┏━━

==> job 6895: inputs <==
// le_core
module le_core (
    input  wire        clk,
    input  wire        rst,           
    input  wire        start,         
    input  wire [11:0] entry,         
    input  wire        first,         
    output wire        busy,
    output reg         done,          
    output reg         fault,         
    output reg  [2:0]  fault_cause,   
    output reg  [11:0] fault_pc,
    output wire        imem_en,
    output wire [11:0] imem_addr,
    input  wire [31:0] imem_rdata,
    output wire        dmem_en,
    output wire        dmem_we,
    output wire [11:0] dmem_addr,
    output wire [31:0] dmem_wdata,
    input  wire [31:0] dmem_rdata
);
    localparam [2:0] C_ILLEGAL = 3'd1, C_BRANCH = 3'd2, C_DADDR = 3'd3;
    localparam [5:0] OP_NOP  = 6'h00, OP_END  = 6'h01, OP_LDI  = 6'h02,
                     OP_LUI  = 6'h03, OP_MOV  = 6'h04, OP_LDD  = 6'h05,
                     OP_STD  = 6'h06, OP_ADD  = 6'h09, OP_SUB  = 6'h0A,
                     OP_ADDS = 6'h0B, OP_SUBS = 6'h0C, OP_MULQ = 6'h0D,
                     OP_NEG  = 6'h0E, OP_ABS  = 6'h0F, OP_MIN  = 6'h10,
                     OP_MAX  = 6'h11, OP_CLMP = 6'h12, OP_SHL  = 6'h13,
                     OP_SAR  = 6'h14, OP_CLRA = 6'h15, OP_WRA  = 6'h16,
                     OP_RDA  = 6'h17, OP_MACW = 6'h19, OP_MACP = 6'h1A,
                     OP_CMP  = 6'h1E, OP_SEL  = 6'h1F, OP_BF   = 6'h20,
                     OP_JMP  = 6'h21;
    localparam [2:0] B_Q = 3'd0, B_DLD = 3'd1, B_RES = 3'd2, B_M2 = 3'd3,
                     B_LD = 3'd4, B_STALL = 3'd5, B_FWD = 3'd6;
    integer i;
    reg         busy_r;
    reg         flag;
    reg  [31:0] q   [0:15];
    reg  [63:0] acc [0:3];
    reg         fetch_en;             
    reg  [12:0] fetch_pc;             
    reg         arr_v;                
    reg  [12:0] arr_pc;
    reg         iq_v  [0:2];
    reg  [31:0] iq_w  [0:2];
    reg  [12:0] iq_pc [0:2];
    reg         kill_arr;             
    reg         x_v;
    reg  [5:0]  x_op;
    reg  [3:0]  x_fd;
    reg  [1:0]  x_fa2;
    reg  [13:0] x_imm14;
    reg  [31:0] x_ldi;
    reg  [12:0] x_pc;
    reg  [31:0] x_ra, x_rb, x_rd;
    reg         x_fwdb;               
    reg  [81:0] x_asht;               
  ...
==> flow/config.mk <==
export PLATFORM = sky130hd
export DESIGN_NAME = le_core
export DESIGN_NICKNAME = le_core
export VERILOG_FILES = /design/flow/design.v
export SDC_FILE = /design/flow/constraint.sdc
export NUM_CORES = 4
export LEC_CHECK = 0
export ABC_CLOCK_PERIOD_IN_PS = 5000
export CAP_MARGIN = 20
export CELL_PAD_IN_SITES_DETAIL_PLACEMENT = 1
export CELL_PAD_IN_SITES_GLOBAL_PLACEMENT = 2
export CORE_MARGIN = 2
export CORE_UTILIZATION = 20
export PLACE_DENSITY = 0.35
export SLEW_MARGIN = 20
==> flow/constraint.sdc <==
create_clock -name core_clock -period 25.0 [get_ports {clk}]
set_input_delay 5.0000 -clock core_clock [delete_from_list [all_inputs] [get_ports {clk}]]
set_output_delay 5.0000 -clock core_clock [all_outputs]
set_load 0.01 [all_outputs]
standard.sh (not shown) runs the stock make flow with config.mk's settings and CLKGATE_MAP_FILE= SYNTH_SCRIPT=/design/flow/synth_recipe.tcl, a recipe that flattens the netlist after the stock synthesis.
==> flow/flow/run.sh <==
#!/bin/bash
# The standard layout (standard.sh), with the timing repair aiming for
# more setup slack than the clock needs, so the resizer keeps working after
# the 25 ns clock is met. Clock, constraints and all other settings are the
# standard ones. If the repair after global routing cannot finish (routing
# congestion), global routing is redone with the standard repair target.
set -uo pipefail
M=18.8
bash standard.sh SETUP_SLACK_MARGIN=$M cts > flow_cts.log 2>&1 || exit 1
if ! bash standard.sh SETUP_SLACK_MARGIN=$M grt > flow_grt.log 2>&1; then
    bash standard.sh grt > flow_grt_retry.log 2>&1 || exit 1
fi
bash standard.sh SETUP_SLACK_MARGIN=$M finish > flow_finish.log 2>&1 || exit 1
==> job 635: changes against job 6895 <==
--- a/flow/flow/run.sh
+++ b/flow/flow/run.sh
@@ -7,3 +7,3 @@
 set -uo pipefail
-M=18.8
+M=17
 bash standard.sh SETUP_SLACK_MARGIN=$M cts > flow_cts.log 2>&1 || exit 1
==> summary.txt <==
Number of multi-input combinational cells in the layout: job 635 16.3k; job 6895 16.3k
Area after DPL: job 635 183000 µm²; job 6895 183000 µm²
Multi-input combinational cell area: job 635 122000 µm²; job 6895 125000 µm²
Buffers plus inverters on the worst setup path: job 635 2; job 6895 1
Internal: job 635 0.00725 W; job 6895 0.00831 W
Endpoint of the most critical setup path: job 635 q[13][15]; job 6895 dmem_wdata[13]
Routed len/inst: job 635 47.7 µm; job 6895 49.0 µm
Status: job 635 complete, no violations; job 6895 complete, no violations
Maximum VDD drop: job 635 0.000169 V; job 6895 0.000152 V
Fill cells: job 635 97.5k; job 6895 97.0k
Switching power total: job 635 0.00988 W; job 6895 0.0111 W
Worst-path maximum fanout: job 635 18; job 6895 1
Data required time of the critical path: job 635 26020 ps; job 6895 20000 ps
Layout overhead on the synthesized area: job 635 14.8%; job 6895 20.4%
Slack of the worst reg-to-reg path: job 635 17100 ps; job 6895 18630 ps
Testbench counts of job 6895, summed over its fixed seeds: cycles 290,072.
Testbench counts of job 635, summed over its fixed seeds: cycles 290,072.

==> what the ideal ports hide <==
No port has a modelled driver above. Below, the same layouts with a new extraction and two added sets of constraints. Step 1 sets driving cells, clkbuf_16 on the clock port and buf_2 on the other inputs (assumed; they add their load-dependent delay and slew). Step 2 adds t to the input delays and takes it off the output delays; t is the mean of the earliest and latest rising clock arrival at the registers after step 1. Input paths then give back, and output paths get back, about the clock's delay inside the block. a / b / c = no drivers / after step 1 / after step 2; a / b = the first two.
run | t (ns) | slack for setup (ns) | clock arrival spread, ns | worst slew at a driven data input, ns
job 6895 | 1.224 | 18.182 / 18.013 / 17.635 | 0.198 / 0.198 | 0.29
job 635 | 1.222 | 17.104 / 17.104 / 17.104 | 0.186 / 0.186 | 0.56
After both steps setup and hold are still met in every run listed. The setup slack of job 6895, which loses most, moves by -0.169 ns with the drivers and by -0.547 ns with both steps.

┗━━
┏━━

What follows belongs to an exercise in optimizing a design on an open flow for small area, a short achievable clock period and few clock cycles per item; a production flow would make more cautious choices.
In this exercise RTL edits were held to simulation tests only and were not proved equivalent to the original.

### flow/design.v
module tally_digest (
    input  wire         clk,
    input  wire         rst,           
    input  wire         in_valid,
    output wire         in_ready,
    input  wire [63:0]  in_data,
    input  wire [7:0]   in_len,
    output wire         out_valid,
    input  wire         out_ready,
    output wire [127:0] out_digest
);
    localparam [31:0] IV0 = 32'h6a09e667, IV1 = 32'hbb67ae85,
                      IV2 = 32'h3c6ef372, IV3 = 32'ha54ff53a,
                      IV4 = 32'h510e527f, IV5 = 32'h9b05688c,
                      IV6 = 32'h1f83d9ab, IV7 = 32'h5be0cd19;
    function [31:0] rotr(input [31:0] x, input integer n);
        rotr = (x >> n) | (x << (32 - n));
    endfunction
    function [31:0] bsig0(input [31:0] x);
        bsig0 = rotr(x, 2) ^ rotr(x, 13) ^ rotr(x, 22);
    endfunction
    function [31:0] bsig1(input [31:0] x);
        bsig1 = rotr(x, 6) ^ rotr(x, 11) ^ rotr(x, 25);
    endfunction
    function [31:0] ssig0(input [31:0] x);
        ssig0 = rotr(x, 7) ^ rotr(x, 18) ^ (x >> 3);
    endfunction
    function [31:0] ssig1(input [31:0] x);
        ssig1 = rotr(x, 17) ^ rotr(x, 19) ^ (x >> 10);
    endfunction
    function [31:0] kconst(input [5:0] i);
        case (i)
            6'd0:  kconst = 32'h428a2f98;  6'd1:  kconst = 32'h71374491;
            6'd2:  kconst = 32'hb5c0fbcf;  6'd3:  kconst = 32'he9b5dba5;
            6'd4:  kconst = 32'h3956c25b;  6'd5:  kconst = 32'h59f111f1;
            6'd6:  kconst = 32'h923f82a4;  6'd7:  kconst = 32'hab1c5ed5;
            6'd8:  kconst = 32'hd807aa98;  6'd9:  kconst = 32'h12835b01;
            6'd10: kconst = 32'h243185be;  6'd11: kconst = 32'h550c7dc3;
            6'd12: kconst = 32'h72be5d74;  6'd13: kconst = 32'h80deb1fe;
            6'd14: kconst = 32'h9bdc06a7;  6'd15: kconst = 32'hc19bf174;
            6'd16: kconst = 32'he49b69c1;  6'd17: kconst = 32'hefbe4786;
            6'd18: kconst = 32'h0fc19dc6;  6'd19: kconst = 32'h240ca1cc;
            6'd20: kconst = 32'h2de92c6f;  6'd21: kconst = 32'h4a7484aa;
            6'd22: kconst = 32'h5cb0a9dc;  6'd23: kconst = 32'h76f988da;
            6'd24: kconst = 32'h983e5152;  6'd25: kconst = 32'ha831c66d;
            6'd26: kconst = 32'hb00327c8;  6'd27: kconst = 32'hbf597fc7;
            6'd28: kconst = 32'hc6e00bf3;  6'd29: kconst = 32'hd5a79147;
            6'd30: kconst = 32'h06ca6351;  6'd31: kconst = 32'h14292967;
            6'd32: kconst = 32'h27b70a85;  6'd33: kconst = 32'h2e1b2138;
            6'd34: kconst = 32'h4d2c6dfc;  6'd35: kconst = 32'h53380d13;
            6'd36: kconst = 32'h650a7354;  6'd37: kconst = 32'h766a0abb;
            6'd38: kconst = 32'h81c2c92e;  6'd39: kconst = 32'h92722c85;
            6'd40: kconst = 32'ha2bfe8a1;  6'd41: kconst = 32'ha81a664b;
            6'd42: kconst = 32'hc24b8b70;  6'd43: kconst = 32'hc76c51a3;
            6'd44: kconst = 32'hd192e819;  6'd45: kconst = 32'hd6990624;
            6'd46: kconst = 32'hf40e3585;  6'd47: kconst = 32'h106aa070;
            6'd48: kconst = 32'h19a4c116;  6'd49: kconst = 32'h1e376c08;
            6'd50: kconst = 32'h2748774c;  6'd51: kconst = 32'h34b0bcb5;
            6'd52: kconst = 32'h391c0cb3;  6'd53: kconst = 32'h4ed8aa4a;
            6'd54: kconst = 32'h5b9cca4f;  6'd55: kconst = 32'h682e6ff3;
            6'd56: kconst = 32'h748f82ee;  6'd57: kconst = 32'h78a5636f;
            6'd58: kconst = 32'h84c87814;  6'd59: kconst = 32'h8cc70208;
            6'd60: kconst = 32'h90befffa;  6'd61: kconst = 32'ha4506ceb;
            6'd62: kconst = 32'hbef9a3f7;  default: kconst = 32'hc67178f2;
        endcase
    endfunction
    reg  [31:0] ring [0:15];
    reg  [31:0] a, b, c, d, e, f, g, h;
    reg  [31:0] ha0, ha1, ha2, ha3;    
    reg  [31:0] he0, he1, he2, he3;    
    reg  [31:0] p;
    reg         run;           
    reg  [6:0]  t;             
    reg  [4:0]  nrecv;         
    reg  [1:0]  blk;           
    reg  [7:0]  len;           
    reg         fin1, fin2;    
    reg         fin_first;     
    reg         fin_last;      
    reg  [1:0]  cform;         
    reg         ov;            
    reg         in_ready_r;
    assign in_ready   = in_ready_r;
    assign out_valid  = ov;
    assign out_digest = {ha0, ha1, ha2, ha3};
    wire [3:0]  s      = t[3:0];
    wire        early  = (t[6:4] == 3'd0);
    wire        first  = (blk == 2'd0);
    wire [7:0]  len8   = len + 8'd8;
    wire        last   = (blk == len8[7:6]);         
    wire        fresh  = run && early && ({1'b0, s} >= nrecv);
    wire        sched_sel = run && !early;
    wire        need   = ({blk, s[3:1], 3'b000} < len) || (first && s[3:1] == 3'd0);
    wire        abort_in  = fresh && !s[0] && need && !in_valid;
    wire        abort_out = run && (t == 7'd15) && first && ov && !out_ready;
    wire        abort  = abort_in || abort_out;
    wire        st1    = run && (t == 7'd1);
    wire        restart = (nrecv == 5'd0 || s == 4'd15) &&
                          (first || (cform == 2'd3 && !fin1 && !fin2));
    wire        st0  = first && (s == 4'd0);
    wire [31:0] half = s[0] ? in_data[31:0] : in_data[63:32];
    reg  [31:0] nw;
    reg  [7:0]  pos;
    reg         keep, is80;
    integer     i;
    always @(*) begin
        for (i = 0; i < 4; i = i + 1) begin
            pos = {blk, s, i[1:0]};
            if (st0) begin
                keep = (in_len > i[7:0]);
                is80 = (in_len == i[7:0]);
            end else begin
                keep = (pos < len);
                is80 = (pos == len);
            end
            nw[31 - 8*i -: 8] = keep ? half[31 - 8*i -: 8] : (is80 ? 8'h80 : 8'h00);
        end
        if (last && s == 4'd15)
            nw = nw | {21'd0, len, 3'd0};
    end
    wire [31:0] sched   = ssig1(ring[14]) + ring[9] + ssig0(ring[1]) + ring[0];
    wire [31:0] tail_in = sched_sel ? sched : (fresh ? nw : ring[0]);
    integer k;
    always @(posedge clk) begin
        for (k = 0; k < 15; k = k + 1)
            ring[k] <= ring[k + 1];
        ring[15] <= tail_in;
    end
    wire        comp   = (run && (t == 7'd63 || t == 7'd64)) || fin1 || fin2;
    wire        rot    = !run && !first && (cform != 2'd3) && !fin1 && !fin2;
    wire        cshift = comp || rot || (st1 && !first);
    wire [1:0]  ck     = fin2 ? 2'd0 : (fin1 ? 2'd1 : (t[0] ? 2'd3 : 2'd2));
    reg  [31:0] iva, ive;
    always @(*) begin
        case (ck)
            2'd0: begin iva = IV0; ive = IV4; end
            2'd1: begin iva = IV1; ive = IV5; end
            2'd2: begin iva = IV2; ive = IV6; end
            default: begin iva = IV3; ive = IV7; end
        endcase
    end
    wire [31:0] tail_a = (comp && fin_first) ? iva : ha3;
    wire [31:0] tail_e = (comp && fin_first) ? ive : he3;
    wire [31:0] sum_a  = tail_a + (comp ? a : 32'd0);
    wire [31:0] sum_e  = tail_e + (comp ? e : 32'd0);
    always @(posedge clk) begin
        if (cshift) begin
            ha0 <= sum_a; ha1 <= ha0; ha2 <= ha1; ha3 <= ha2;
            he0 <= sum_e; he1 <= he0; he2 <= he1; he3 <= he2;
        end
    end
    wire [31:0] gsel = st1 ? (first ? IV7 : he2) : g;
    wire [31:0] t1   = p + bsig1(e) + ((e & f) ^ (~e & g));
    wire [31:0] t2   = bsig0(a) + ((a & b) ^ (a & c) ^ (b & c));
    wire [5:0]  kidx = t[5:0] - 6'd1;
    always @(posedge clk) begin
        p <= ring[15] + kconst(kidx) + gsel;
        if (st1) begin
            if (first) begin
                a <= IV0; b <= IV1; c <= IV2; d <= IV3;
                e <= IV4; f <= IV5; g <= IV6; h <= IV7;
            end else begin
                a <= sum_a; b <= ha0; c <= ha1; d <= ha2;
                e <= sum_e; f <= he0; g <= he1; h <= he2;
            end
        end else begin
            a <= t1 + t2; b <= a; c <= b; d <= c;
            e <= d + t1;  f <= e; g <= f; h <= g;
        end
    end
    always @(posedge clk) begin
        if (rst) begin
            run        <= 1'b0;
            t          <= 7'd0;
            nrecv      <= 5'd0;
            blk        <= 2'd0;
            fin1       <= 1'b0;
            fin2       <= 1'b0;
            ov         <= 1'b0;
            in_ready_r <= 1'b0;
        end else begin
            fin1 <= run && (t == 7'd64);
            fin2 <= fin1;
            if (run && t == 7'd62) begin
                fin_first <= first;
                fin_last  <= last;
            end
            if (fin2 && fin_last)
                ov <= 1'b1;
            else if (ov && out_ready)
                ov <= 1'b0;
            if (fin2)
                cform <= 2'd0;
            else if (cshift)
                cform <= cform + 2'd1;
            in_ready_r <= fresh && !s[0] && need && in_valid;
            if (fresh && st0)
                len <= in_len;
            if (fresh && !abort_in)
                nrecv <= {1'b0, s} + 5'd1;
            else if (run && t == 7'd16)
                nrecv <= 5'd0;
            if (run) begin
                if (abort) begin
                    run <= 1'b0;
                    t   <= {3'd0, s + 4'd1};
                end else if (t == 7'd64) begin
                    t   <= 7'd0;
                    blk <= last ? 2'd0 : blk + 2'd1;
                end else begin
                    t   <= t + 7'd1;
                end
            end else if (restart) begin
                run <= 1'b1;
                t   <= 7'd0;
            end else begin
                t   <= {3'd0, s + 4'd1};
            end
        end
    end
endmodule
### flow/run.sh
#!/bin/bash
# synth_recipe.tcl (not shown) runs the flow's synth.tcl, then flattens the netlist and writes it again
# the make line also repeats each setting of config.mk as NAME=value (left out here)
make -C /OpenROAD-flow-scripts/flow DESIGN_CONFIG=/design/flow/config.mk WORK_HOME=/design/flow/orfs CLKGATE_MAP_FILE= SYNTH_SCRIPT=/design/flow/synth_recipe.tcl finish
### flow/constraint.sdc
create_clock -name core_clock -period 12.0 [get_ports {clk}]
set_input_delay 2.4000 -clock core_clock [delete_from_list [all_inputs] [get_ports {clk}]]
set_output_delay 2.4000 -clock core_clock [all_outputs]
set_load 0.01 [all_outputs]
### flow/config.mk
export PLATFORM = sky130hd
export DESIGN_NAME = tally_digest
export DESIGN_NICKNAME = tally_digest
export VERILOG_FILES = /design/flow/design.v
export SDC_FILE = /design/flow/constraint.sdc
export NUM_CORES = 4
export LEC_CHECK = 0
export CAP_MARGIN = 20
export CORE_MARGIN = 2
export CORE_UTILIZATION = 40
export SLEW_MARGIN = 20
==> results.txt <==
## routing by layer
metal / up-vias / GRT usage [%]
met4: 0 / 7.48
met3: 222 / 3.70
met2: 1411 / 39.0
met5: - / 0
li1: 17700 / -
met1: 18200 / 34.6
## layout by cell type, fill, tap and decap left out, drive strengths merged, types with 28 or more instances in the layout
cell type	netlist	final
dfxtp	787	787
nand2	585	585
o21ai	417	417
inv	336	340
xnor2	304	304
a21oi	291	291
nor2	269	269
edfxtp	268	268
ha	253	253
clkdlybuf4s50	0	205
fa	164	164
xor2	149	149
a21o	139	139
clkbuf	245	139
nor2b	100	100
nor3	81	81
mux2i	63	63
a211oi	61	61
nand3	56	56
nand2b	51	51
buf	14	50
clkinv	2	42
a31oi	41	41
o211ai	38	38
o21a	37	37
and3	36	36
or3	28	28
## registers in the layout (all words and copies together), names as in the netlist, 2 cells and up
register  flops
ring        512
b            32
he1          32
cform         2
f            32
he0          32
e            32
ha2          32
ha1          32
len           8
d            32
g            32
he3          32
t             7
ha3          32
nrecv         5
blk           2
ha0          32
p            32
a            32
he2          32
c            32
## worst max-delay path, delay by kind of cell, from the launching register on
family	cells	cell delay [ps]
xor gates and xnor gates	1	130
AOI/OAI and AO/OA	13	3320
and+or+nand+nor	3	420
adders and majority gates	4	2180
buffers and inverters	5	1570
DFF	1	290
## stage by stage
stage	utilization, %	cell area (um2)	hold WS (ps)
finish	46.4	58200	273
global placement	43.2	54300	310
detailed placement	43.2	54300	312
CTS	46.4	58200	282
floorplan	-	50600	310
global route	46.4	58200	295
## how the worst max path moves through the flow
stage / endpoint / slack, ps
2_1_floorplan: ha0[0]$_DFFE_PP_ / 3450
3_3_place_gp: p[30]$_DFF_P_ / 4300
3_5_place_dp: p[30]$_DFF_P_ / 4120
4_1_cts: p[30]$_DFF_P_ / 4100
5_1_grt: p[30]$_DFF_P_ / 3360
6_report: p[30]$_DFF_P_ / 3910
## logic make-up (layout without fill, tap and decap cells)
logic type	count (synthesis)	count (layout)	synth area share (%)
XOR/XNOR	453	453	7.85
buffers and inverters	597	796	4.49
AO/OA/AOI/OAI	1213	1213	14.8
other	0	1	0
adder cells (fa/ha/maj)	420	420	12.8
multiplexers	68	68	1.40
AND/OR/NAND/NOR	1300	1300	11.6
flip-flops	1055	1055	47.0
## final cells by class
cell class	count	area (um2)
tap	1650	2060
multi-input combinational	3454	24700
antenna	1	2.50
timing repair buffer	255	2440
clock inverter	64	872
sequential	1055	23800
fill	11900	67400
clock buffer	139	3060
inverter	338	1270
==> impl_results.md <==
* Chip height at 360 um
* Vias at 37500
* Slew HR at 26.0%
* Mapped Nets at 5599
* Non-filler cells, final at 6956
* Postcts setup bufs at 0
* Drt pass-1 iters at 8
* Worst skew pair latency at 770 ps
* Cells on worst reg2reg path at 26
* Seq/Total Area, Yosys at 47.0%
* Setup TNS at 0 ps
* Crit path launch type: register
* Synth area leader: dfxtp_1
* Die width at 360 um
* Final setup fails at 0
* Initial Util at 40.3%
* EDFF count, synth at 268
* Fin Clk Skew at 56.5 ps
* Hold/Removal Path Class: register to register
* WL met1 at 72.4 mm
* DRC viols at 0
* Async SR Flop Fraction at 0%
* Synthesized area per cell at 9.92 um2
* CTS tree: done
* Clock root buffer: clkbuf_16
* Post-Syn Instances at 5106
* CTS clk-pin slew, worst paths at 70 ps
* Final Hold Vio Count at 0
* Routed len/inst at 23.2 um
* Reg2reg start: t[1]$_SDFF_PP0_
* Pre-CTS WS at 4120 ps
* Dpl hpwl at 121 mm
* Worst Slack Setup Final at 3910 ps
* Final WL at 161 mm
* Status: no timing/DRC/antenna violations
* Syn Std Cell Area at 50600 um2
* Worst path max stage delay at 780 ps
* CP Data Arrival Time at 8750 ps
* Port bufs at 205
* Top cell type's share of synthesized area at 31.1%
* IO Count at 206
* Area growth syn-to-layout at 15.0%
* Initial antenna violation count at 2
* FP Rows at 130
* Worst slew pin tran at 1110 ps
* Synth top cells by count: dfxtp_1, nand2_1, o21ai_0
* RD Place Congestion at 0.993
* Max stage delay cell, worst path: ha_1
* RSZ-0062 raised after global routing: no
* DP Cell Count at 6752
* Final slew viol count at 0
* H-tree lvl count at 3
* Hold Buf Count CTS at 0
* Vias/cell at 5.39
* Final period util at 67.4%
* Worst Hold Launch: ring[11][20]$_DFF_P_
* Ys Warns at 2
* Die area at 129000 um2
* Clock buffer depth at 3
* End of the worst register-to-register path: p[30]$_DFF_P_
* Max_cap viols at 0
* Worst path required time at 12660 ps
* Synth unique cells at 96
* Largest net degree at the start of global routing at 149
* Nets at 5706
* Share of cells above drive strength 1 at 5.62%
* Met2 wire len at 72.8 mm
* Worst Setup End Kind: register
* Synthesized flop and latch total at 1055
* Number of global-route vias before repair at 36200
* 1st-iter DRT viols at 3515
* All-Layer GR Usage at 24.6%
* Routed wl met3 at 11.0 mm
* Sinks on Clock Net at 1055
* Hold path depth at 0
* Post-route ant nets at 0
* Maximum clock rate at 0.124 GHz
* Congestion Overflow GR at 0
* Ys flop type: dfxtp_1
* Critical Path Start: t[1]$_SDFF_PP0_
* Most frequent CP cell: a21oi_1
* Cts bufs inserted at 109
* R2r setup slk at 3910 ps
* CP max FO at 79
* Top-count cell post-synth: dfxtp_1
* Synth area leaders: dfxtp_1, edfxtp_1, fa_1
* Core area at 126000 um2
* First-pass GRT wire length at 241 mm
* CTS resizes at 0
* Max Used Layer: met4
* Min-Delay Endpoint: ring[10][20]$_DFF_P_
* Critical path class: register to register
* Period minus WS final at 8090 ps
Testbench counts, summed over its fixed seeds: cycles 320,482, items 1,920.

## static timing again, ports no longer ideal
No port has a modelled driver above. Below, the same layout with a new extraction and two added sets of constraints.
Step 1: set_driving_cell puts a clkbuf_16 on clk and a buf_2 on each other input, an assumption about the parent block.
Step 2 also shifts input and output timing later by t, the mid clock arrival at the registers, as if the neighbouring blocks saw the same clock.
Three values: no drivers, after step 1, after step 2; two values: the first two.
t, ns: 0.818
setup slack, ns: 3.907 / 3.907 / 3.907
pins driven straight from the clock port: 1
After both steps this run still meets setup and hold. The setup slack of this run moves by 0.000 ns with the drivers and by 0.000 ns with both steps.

┗━━

Goal of the exercise ▸ Copy exactly the stretch of data above from the line with "OP_ADDS = 6'h0B, OP_SUBS" through the line with "[12:0] iq_pc [0:2];", and omit all other lines.

Task result ▸
                     OP_ADDS = 6'h0B, OP_SUBS = 6'h0C, OP_MULQ = 6'h0D,
                     OP_NEG  = 6'h0E, OP_ABS  = 6'h0F, OP_MIN  = 6'h10,
                     OP_MAX  = 6'h11, OP_CLMP = 6'h12, OP_SHL  = 6'h13,
                     OP_SAR  = 6'h14, OP_CLRA = 6'h15, OP_WRA  = 6'h16,
                     OP_RDA  = 6'h17, OP_MACW = 6'h19, OP_MACP = 6'h1A,
                     OP_CMP  = 6'h1E, OP_SEL  = 6'h1F, OP_BF   = 6'h20,
                     OP_JMP  = 6'h21;
    localparam [2:0] B_Q = 3'd0, B_DLD = 3'd1, B_RES = 3'd2, B_M2 = 3'd3,
                     B_LD = 3'd4, B_STALL = 3'd5, B_FWD = 3'd6;
    integer i;
    reg         busy_r;
    reg         flag;
    reg  [31:0] q   [0:15];
    reg  [63:0] acc [0:3];
    reg         fetch_en;             
    reg  [12:0] fetch_pc;             
    reg         arr_v;                
    reg  [12:0] arr_pc;
    reg         iq_v  [0:2];
    reg  [31:0] iq_w  [0:2];
    reg  [12:0] iq_pc [0:2];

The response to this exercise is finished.